* Material for this task

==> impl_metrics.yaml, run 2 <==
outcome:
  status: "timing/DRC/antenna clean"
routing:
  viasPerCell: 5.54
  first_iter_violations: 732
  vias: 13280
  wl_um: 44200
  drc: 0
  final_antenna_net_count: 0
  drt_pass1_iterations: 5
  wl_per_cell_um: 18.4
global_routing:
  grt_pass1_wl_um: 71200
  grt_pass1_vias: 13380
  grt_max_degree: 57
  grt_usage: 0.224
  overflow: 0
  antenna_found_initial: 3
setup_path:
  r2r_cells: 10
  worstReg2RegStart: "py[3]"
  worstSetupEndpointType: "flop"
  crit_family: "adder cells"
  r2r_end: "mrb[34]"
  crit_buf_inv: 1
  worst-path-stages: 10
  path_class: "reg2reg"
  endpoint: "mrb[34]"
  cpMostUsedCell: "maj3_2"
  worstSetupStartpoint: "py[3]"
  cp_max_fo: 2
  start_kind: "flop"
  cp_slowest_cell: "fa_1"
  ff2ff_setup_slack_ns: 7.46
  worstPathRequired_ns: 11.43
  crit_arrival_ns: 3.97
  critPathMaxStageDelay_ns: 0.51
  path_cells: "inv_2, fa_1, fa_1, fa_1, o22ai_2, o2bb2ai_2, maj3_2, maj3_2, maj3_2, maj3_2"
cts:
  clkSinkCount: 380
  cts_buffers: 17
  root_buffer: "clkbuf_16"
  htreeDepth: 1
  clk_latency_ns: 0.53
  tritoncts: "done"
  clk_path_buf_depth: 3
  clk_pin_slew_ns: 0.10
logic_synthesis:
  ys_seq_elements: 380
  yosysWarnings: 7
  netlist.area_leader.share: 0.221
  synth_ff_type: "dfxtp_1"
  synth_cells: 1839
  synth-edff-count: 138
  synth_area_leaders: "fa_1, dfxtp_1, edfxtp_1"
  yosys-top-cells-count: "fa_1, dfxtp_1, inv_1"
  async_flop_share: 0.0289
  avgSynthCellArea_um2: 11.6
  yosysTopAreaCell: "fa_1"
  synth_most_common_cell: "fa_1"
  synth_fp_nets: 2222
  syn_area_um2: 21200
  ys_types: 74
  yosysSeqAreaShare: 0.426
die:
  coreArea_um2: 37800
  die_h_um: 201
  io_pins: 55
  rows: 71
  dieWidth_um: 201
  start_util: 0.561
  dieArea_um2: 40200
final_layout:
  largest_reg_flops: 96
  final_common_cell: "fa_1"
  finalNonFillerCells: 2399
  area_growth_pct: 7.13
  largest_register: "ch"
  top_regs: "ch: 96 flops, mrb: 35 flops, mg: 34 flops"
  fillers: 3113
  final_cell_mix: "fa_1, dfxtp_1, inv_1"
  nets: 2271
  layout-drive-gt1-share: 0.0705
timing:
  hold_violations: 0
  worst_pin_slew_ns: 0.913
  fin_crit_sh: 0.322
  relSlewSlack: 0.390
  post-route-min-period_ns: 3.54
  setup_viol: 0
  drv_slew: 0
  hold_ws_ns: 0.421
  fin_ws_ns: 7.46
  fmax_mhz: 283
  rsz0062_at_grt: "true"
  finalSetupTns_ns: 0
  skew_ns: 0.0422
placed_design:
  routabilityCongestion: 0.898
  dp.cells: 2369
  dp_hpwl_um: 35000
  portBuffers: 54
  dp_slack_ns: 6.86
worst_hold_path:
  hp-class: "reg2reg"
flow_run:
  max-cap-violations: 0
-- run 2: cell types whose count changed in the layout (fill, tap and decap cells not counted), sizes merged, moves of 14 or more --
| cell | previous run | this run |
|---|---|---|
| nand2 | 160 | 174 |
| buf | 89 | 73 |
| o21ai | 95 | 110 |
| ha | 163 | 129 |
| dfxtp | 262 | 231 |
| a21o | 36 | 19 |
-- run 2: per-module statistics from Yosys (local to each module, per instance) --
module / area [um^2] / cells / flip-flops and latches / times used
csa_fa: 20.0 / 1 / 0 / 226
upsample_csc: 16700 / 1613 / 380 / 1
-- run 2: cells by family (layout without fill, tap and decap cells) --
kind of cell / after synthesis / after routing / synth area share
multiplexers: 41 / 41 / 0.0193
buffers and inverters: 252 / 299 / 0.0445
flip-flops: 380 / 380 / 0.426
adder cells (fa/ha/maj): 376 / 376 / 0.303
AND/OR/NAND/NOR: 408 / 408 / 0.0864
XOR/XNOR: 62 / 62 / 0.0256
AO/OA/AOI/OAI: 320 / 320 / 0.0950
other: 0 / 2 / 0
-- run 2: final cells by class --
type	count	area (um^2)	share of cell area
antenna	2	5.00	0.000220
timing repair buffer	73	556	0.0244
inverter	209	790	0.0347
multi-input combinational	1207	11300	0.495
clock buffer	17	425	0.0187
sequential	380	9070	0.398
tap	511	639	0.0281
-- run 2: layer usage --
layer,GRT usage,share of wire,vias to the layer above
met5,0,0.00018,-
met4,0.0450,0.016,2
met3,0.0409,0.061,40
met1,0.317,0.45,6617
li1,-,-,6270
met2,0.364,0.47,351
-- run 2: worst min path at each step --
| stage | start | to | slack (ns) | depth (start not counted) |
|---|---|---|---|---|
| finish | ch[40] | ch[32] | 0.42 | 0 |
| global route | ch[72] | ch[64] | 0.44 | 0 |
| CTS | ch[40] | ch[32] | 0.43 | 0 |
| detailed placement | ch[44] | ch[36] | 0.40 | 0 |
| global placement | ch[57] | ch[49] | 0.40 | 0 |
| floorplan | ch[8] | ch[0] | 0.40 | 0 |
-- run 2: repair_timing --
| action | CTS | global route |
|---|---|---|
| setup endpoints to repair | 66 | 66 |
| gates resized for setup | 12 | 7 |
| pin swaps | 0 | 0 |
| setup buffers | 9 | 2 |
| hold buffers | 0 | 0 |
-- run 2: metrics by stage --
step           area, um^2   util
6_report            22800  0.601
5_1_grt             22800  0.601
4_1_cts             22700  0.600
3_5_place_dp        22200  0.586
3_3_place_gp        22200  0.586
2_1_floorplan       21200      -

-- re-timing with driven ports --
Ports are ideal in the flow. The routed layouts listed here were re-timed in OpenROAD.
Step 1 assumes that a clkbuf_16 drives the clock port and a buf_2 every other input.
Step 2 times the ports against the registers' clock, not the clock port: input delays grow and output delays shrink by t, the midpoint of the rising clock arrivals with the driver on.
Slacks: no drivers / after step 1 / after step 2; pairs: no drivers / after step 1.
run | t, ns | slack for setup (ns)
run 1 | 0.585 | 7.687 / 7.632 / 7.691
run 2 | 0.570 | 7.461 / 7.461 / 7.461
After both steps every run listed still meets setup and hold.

* Your goal
Copy each record from above exactly, and include every line.

* Answer for the task
==> impl_metrics.yaml, run 2 <==
outcome:
  status: "timing/DRC/antenna clean"
routing:
  viasPerCell: 5.54
  first_iter_violations: 732
  vias: 13280
  wl_um: 44200
  drc: 0
  final_antenna_net_count: 0
  drt_pass1_iterations: 5
  wl_per_cell_um: 18.4
global_routing:
  grt_pass1_wl_um: 71200
  grt_pass1_vias: 13380
  grt_max_degree: 57
  grt_usage: 0.224
  overflow: 0
  antenna_found_initial: 3
setup_path:
  r2r_cells: 10
  worstReg2RegStart: "py[3]"
  worstSetupEndpointType: "flop"
  crit_family: "adder cells"
  r2r_end: "mrb[34]"
  crit_buf_inv: 1
  worst-path-stages: 10
  path_class: "reg2reg"
  endpoint: "mrb[34]"
  cpMostUsedCell: "maj3_2"
  worstSetupStartpoint: "py[3]"
  cp_max_fo: 2
  start_kind: "flop"
  cp_slowest_cell: "fa_1"
  ff2ff_setup_slack_ns: 7.46
  worstPathRequired_ns: 11.43
  crit_arrival_ns: 3.97
  critPathMaxStageDelay_ns: 0.51
  path_cells: "inv_2, fa_1, fa_1, fa_1, o22ai_2, o2bb2ai_2, maj3_2, maj3_2, maj3_2, maj3_2"
cts:
  clkSinkCount: 380
  cts_buffers: 17
  root_buffer: "clkbuf_16"
  htreeDepth: 1
  clk_latency_ns: 0.53
  tritoncts: "done"
  clk_path_buf_depth: 3
  clk_pin_slew_ns: 0.10
logic_synthesis:
  ys_seq_elements: 380
  yosysWarnings: 7
  netlist.area_leader.share: 0.221
  synth_ff_type: "dfxtp_1"
  synth_cells: 1839
  synth-edff-count: 138
  synth_area_leaders: "fa_1, dfxtp_1, edfxtp_1"
  yosys-top-cells-count: "fa_1, dfxtp_1, inv_1"
  async_flop_share: 0.0289
  avgSynthCellArea_um2: 11.6
  yosysTopAreaCell: "fa_1"
  synth_most_common_cell: "fa_1"
  synth_fp_nets: 2222
  syn_area_um2: 21200
  ys_types: 74
  yosysSeqAreaShare: 0.426
die:
  coreArea_um2: 37800
  die_h_um: 201
  io_pins: 55
  rows: 71
  dieWidth_um: 201
  start_util: 0.561
  dieArea_um2: 40200
final_layout:
  largest_reg_flops: 96
  final_common_cell: "fa_1"
  finalNonFillerCells: 2399
  area_growth_pct: 7.13
  largest_register: "ch"
  top_regs: "ch: 96 flops, mrb: 35 flops, mg: 34 flops"
  fillers: 3113
  final_cell_mix: "fa_1, dfxtp_1, inv_1"
  nets: 2271
  layout-drive-gt1-share: 0.0705
timing:
  hold_violations: 0
  worst_pin_slew_ns: 0.913
  fin_crit_sh: 0.322
  relSlewSlack: 0.390
  post-route-min-period_ns: 3.54
  setup_viol: 0
  drv_slew: 0
  hold_ws_ns: 0.421
  fin_ws_ns: 7.46
  fmax_mhz: 283
  rsz0062_at_grt: "true"
  finalSetupTns_ns: 0
  skew_ns: 0.0422
placed_design:
  routabilityCongestion: 0.898
  dp.cells: 2369
  dp_hpwl_um: 35000
  portBuffers: 54
  dp_slack_ns: 6.86
worst_hold_path:
  hp-class: "reg2reg"
flow_run:
  max-cap-violations: 0
-- run 2: cell types whose count changed in the layout (fill, tap and decap cells not counted), sizes merged, moves of 14 or more --
| cell | previous run | this run |
|---|---|---|
| nand2 | 160 | 174 |
| buf | 89 | 73 |
| o21ai | 95 | 110 |
| ha | 163 | 129 |
| dfxtp | 262 | 231 |
| a21o | 36 | 19 |
-- run 2: per-module statistics from Yosys (local to each module, per instance) --
module / area [um^2] / cells / flip-flops and latches / times used
csa_fa: 20.0 / 1 / 0 / 226
upsample_csc: 16700 / 1613 / 380 / 1
-- run 2: cells by family (layout without fill, tap and decap cells) --
kind of cell / after synthesis / after routing / synth area share
multiplexers: 41 / 41 / 0.0193
buffers and inverters: 252 / 299 / 0.0445
flip-flops: 380 / 380 / 0.426
adder cells (fa/ha/maj): 376 / 376 / 0.303
AND/OR/NAND/NOR: 408 / 408 / 0.0864
XOR/XNOR: 62 / 62 / 0.0256
AO/OA/AOI/OAI: 320 / 320 / 0.0950
other: 0 / 2 / 0
-- run 2: final cells by class --
type	count	area (um^2)	share of cell area
antenna	2	5.00	0.000220
timing repair buffer	73	556	0.0244
inverter	209	790	0.0347
multi-input combinational	1207	11300	0.495
clock buffer	17	425	0.0187
sequential	380	9070	0.398
tap	511	639	0.0281
-- run 2: layer usage --
layer,GRT usage,share of wire,vias to the layer above
met5,0,0.00018,-
met4,0.0450,0.016,2
met3,0.0409,0.061,40
met1,0.317,0.45,6617
li1,-,-,6270
met2,0.364,0.47,351
-- run 2: worst min path at each step --
| stage | start | to | slack (ns) | depth (start not counted) |
|---|---|---|---|---|
| finish | ch[40] | ch[32] | 0.42 | 0 |
| global route | ch[72] | ch[64] | 0.44 | 0 |
| CTS | ch[40] | ch[32] | 0.43 | 0 |
| detailed placement | ch[44] | ch[36] | 0.40 | 0 |
| global placement | ch[57] | ch[49] | 0.40 | 0 |
| floorplan | ch[8] | ch[0] | 0.40 | 0 |
-- run 2: repair_timing --
| action | CTS | global route |
|---|---|---|
| setup endpoints to repair | 66 | 66 |
| gates resized for setup | 12 | 7 |
| pin swaps | 0 | 0 |
| setup buffers | 9 | 2 |
| hold buffers | 0 | 0 |
-- run 2: metrics by stage --
step           area, um^2   util
6_report            22800  0.601
5_1_grt             22800  0.601
4_1_cts             22700  0.600
3_5_place_dp        22200  0.586
3_3_place_gp        22200  0.586
2_1_floorplan       21200      -

-- re-timing with driven ports --
Ports are ideal in the flow. The routed layouts listed here were re-timed in OpenROAD.
Step 1 assumes that a clkbuf_16 drives the clock port and a buf_2 every other input.
Step 2 times the ports against the registers' clock, not the clock port: input delays grow and output delays shrink by t, the midpoint of the rising clock arrivals with the driver on.
Slacks: no drivers / after step 1 / after step 2; pairs: no drivers / after step 1.
run | t, ns | slack for setup (ns)
run 1 | 0.585 | 7.687 / 7.632 / 7.691
run 2 | 0.570 | 7.461 / 7.461 / 7.461
After both steps every run listed still meets setup and hold.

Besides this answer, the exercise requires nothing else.